*** EXTRACTED INFORMATION ***
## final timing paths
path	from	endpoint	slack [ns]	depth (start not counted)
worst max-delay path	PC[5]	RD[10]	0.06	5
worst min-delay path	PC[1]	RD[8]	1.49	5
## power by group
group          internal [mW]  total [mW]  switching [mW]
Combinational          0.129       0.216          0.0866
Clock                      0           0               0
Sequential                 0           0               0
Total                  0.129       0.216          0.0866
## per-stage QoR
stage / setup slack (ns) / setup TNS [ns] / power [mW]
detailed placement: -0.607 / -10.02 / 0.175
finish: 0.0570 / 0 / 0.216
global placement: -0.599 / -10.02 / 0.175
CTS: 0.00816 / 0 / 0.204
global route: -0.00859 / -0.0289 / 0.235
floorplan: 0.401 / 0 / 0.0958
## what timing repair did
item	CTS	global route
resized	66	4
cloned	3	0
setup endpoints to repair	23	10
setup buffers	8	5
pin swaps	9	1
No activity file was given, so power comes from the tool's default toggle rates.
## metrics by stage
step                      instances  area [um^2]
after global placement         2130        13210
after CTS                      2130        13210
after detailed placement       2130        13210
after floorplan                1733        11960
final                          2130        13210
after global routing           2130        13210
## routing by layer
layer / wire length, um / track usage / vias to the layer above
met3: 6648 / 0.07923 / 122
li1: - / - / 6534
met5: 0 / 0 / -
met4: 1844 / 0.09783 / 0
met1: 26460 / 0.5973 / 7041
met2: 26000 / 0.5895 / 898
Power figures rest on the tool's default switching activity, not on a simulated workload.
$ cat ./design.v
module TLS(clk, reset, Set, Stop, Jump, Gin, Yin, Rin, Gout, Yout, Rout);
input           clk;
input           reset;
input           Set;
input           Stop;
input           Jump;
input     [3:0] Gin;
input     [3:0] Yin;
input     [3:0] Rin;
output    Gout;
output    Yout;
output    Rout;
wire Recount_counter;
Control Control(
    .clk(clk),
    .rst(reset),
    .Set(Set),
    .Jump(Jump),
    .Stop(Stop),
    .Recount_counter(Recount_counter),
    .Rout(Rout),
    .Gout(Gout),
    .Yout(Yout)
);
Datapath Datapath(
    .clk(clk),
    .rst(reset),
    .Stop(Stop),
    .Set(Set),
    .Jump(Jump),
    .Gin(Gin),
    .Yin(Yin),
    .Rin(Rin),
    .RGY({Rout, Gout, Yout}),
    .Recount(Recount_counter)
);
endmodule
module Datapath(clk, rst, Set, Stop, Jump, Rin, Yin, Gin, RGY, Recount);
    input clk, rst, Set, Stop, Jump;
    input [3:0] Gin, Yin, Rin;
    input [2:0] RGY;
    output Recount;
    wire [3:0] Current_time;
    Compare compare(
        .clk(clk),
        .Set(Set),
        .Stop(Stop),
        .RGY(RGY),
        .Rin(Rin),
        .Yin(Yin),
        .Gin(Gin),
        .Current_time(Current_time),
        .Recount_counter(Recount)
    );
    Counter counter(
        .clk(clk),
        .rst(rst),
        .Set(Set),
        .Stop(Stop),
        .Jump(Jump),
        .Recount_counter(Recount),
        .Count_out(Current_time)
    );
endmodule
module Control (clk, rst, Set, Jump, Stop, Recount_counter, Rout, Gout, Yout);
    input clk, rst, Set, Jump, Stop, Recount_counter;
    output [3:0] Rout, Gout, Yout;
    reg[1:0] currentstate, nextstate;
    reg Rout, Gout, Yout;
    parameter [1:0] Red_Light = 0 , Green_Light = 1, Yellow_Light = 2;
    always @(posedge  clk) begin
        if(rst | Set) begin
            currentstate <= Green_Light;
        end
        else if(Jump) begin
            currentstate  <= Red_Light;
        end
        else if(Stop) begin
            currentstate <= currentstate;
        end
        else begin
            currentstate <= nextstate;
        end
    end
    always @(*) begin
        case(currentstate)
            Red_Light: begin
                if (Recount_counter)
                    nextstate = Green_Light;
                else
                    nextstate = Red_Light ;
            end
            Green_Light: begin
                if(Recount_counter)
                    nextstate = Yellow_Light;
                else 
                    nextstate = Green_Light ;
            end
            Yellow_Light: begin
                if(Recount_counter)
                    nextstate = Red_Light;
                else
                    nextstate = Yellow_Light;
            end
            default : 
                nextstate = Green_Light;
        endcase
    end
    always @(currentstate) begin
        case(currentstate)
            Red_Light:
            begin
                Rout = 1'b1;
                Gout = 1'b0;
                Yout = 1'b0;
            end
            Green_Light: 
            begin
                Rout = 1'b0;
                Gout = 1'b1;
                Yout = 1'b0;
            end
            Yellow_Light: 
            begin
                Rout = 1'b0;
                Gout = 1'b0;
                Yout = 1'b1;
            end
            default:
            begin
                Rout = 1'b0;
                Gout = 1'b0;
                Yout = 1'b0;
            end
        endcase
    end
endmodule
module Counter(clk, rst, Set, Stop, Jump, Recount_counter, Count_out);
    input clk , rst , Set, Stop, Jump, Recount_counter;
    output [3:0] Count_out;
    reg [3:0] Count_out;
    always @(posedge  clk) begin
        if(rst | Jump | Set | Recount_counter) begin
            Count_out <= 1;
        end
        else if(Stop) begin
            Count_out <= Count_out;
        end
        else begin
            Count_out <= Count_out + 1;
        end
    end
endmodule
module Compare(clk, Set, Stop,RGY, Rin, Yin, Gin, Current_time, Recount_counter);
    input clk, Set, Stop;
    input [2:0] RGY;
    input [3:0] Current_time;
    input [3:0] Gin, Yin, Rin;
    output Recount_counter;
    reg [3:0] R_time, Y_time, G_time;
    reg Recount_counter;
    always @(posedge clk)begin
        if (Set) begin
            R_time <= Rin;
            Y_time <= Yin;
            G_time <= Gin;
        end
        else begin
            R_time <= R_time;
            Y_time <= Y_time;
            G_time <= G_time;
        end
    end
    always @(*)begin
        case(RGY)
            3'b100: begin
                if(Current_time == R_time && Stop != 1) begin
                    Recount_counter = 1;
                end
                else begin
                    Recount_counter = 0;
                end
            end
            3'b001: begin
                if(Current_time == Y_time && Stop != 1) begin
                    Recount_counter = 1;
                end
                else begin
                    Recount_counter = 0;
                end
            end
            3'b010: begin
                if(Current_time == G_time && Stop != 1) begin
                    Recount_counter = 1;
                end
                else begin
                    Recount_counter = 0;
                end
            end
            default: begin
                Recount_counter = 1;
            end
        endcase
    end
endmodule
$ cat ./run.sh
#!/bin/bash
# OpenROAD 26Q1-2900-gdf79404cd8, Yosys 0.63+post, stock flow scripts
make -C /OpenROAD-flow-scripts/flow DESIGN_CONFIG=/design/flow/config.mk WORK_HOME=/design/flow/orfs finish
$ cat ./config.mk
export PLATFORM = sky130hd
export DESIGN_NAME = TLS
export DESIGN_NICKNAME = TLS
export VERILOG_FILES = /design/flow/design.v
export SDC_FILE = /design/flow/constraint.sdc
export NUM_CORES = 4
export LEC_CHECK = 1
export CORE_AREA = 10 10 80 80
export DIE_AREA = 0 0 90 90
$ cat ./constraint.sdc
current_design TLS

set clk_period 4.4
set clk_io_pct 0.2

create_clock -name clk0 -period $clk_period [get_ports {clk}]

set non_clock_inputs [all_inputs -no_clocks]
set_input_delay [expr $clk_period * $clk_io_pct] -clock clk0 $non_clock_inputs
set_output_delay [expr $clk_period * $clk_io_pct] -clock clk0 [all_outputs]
*** End of EXTRACTED INFORMATION ***
**TASK DESCRIPTION:** All of the material needs to be reproduced exactly as it reads.

**RESPONSE TO THE EXERCISE:**
## final timing paths
path	from	endpoint	slack [ns]	depth (start not counted)
worst max-delay path	PC[5]	RD[10]	0.06	5
worst min-delay path	PC[1]	RD[8]	1.49	5
## power by group
group          internal [mW]  total [mW]  switching [mW]
Combinational          0.129       0.216          0.0866
Clock                      0           0               0
Sequential                 0           0               0
Total                  0.129       0.216          0.0866
## per-stage QoR
stage / setup slack (ns) / setup TNS [ns] / power [mW]
detailed placement: -0.607 / -10.02 / 0.175
finish: 0.0570 / 0 / 0.216
global placement: -0.599 / -10.02 / 0.175
CTS: 0.00816 / 0 / 0.204
global route: -0.00859 / -0.0289 / 0.235
floorplan: 0.401 / 0 / 0.0958
## what timing repair did
item	CTS	global route
resized	66	4
cloned	3	0
setup endpoints to repair	23	10
setup buffers	8	5
pin swaps	9	1
No activity file was given, so power comes from the tool's default toggle rates.
## metrics by stage
step                      instances  area [um^2]
after global placement         2130        13210
after CTS                      2130        13210
after detailed placement       2130        13210
after floorplan                1733        11960
final                          2130        13210
after global routing           2130        13210
## routing by layer
layer / wire length, um / track usage / vias to the layer above
met3: 6648 / 0.07923 / 122
li1: - / - / 6534
met5: 0 / 0 / -
met4: 1844 / 0.09783 / 0
met1: 26460 / 0.5973 / 7041
met2: 26000 / 0.5895 / 898
Power figures rest on the tool's default switching activity, not on a simulated workload.
$ cat ./design.v
module TLS(clk, reset, Set, Stop, Jump, Gin, Yin, Rin, Gout, Yout, Rout);
input           clk;
input           reset;
input           Set;
input           Stop;
input           Jump;
input     [3:0] Gin;
input     [3:0] Yin;
input     [3:0] Rin;
output    Gout;
output    Yout;
output    Rout;
wire Recount_counter;
Control Control(
    .clk(clk),
    .rst(reset),
    .Set(Set),
    .Jump(Jump),
    .Stop(Stop),
    .Recount_counter(Recount_counter),
    .Rout(Rout),
    .Gout(Gout),
    .Yout(Yout)
);
Datapath Datapath(
    .clk(clk),
    .rst(reset),
    .Stop(Stop),
    .Set(Set),
    .Jump(Jump),
    .Gin(Gin),
    .Yin(Yin),
    .Rin(Rin),
    .RGY({Rout, Gout, Yout}),
    .Recount(Recount_counter)
);
endmodule
module Datapath(clk, rst, Set, Stop, Jump, Rin, Yin, Gin, RGY, Recount);
    input clk, rst, Set, Stop, Jump;
    input [3:0] Gin, Yin, Rin;
    input [2:0] RGY;
    output Recount;
    wire [3:0] Current_time;
    Compare compare(
        .clk(clk),
        .Set(Set),
        .Stop(Stop),
        .RGY(RGY),
        .Rin(Rin),
        .Yin(Yin),
        .Gin(Gin),
        .Current_time(Current_time),
        .Recount_counter(Recount)
    );
    Counter counter(
        .clk(clk),
        .rst(rst),
        .Set(Set),
        .Stop(Stop),
        .Jump(Jump),
        .Recount_counter(Recount),
        .Count_out(Current_time)
    );
endmodule
module Control (clk, rst, Set, Jump, Stop, Recount_counter, Rout, Gout, Yout);
    input clk, rst, Set, Jump, Stop, Recount_counter;
    output [3:0] Rout, Gout, Yout;
    reg[1:0] currentstate, nextstate;
    reg Rout, Gout, Yout;
    parameter [1:0] Red_Light = 0 , Green_Light = 1, Yellow_Light = 2;
    always @(posedge  clk) begin
        if(rst | Set) begin
            currentstate <= Green_Light;
        end
        else if(Jump) begin
            currentstate  <= Red_Light;
        end
        else if(Stop) begin
            currentstate <= currentstate;
        end
        else begin
            currentstate <= nextstate;
        end
    end
    always @(*) begin
        case(currentstate)
            Red_Light: begin
                if (Recount_counter)
                    nextstate = Green_Light;
                else
                    nextstate = Red_Light ;
            end
            Green_Light: begin
                if(Recount_counter)
                    nextstate = Yellow_Light;
                else 
                    nextstate = Green_Light ;
            end
            Yellow_Light: begin
                if(Recount_counter)
                    nextstate = Red_Light;
                else
                    nextstate = Yellow_Light;
            end
            default : 
                nextstate = Green_Light;
        endcase
    end
    always @(currentstate) begin
        case(currentstate)
            Red_Light:
            begin
                Rout = 1'b1;
                Gout = 1'b0;
                Yout = 1'b0;
            end
            Green_Light: 
            begin
                Rout = 1'b0;
                Gout = 1'b1;
                Yout = 1'b0;
            end
            Yellow_Light: 
            begin
                Rout = 1'b0;
                Gout = 1'b0;
                Yout = 1'b1;
            end
            default:
            begin
                Rout = 1'b0;
                Gout = 1'b0;
                Yout = 1'b0;
            end
        endcase
    end
endmodule
module Counter(clk, rst, Set, Stop, Jump, Recount_counter, Count_out);
    input clk , rst , Set, Stop, Jump, Recount_counter;
    output [3:0] Count_out;
    reg [3:0] Count_out;
    always @(posedge  clk) begin
        if(rst | Jump | Set | Recount_counter) begin
            Count_out <= 1;
        end
        else if(Stop) begin
            Count_out <= Count_out;
        end
        else begin
            Count_out <= Count_out + 1;
        end
    end
endmodule
module Compare(clk, Set, Stop,RGY, Rin, Yin, Gin, Current_time, Recount_counter);
    input clk, Set, Stop;
    input [2:0] RGY;
    input [3:0] Current_time;
    input [3:0] Gin, Yin, Rin;
    output Recount_counter;
    reg [3:0] R_time, Y_time, G_time;
    reg Recount_counter;
    always @(posedge clk)begin
        if (Set) begin
            R_time <= Rin;
            Y_time <= Yin;
            G_time <= Gin;
        end
        else begin
            R_time <= R_time;
            Y_time <= Y_time;
            G_time <= G_time;
        end
    end
    always @(*)begin
        case(RGY)
            3'b100: begin
                if(Current_time == R_time && Stop != 1) begin
                    Recount_counter = 1;
                end
                else begin
                    Recount_counter = 0;
                end
            end
            3'b001: begin
                if(Current_time == Y_time && Stop != 1) begin
                    Recount_counter = 1;
                end
                else begin
                    Recount_counter = 0;
                end
            end
            3'b010: begin
                if(Current_time == G_time && Stop != 1) begin
                    Recount_counter = 1;
                end
                else begin
                    Recount_counter = 0;
                end
            end
            default: begin
                Recount_counter = 1;
            end
        endcase
    end
endmodule
$ cat ./run.sh
#!/bin/bash
# OpenROAD 26Q1-2900-gdf79404cd8, Yosys 0.63+post, stock flow scripts
make -C /OpenROAD-flow-scripts/flow DESIGN_CONFIG=/design/flow/config.mk WORK_HOME=/design/flow/orfs finish
$ cat ./config.mk
export PLATFORM = sky130hd
export DESIGN_NAME = TLS
export DESIGN_NICKNAME = TLS
export VERILOG_FILES = /design/flow/design.v
export SDC_FILE = /design/flow/constraint.sdc
export NUM_CORES = 4
export LEC_CHECK = 1
export CORE_AREA = 10 10 80 80
export DIE_AREA = 0 0 90 90
$ cat ./constraint.sdc
current_design TLS

set clk_period 4.4
set clk_io_pct 0.2

create_clock -name clk0 -period $clk_period [get_ports {clk}]

set non_clock_inputs [all_inputs -no_clocks]
set_input_delay [expr $clk_period * $clk_io_pct] -clock clk0 $non_clock_inputs
set_output_delay [expr $clk_period * $clk_io_pct] -clock clk0 [all_outputs]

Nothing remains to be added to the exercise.